(Items from a dataset)
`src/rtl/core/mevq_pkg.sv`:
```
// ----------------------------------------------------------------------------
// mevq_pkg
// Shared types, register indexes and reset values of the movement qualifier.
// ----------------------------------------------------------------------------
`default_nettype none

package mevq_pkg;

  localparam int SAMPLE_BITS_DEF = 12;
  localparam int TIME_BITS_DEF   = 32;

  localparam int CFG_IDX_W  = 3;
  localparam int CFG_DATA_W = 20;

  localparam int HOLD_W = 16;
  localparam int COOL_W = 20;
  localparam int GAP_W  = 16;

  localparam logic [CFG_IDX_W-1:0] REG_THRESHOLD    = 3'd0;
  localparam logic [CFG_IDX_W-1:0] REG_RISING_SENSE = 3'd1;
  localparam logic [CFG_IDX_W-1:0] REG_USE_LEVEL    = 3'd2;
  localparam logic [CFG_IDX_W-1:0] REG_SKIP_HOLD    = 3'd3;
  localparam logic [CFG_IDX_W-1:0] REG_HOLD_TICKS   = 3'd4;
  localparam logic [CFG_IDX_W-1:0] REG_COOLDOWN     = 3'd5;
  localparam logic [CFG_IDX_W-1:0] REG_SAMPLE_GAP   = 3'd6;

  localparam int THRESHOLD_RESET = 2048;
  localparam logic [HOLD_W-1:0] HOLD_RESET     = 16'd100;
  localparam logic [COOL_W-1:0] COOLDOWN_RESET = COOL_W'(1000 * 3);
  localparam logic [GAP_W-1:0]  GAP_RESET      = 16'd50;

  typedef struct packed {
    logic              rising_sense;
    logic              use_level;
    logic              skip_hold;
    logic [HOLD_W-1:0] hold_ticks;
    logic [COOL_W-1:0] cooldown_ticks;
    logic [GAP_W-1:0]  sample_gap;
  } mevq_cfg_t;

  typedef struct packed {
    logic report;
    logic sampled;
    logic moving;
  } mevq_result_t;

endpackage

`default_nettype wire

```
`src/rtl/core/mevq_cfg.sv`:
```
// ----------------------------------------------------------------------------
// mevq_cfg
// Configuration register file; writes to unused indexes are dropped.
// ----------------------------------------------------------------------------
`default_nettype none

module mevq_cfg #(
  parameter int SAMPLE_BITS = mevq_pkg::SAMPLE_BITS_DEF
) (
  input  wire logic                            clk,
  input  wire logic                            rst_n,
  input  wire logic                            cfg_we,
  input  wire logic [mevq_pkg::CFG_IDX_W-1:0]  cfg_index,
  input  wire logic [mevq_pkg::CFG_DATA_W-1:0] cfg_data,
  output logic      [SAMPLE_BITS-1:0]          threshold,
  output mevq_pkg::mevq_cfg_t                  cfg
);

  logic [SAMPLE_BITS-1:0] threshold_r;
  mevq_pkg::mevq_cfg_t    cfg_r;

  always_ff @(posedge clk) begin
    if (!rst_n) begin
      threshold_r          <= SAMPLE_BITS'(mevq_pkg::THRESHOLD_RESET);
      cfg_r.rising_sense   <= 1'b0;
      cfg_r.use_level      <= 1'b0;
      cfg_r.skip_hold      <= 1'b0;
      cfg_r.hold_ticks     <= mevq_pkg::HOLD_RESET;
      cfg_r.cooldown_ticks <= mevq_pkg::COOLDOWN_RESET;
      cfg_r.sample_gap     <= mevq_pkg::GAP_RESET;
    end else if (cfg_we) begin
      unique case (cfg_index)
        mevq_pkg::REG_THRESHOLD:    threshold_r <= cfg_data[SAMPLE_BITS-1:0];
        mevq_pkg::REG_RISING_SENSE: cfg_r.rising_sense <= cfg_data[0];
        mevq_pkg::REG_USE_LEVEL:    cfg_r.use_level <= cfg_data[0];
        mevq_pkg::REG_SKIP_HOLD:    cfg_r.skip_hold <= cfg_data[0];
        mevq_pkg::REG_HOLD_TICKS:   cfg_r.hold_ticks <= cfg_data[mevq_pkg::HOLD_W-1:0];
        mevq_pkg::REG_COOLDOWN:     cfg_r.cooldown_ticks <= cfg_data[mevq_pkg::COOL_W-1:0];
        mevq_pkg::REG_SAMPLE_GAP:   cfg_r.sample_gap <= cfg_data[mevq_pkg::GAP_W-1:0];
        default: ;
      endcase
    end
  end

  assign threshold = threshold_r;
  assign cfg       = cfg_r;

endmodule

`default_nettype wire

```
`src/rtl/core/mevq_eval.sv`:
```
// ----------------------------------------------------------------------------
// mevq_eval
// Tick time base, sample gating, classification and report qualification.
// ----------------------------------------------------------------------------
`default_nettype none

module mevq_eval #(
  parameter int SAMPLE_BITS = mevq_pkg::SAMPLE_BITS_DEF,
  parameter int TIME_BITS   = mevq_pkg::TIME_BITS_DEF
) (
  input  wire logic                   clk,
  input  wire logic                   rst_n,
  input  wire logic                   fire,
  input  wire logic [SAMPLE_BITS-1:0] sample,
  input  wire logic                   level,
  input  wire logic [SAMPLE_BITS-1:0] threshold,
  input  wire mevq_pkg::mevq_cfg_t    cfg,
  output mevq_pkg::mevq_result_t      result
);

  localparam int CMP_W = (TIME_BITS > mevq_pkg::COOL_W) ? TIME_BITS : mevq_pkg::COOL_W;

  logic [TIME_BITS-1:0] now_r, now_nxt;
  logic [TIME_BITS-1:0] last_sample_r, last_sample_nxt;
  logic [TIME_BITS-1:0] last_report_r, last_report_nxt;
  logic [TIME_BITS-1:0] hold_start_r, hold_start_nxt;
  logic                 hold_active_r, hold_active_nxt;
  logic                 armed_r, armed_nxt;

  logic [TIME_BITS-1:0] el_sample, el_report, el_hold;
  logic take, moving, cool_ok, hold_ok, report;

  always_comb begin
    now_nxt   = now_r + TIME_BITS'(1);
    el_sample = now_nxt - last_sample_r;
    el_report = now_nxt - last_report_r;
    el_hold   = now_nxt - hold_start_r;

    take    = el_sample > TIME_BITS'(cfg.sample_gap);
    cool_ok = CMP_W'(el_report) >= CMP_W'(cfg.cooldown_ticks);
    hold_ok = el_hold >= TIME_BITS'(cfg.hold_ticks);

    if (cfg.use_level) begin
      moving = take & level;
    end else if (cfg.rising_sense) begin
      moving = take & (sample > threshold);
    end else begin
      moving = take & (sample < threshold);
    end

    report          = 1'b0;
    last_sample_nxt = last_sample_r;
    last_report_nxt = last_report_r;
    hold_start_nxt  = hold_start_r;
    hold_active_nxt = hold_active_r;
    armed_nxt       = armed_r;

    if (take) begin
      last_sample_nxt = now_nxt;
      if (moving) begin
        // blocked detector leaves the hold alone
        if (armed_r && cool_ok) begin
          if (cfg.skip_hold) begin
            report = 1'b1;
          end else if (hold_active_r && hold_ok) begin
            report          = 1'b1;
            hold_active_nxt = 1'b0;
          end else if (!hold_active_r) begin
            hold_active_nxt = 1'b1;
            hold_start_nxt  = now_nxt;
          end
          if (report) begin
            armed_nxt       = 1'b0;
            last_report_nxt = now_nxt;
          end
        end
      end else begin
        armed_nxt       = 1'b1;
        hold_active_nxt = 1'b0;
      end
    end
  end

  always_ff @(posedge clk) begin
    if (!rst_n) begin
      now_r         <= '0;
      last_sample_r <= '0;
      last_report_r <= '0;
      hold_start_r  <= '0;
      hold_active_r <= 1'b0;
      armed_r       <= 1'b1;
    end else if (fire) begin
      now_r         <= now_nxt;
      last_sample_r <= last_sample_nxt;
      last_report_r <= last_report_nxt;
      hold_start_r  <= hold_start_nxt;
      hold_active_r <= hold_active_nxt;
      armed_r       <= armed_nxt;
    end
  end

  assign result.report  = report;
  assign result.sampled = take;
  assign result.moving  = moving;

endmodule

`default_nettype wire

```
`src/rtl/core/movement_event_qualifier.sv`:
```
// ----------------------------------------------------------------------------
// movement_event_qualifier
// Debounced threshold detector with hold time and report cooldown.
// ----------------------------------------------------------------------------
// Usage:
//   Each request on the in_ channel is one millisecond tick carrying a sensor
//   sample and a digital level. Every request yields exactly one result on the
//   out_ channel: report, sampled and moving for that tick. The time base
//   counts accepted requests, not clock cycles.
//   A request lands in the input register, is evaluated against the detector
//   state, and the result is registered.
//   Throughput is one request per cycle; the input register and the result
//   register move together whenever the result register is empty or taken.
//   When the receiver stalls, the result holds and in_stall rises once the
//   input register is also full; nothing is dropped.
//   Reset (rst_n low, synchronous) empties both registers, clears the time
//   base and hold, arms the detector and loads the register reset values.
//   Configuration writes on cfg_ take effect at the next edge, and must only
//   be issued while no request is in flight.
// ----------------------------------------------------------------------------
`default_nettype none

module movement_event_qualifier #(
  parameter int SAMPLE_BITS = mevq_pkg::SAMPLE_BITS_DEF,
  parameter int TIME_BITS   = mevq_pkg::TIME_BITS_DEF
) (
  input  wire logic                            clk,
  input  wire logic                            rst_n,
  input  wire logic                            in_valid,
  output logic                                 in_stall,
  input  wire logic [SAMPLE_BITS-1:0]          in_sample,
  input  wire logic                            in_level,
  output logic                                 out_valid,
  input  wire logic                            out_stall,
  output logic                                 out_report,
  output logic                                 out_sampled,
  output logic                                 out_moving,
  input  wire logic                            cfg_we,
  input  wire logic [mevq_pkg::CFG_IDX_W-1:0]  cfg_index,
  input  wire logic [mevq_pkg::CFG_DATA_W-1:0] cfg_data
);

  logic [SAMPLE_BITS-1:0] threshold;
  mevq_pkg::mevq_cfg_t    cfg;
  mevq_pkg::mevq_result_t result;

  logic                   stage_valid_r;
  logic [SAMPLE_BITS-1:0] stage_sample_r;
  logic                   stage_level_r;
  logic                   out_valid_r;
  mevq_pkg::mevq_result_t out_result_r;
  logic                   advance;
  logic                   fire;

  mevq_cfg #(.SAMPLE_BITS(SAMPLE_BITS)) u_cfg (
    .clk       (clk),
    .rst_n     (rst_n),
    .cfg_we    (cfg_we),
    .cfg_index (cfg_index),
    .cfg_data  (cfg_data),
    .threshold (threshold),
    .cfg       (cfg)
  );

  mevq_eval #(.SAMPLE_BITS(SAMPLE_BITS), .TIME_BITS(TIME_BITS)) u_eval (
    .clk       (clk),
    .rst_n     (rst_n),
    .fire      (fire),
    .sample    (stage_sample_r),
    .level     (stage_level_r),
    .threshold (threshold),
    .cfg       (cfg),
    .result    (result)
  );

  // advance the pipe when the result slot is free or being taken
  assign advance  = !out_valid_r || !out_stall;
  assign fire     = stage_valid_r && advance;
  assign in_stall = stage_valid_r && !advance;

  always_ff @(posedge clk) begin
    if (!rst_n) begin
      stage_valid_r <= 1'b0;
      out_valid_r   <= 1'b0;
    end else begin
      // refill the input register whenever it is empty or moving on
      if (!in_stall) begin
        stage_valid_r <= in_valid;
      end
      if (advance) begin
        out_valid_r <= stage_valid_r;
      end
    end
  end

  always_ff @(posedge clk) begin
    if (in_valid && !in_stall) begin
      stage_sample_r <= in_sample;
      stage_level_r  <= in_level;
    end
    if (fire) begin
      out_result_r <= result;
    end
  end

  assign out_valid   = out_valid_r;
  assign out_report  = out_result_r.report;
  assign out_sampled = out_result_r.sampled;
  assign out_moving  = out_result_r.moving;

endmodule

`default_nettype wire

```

▶ _WORK INSTRUCTION_
Where does the string "dropped" appear in the records above? Show every line that holds it.

▶ _EXERCISE OUTPUT_
// Configuration register file; writes to unused indexes are dropped.
//   input register is also full; nothing is dropped.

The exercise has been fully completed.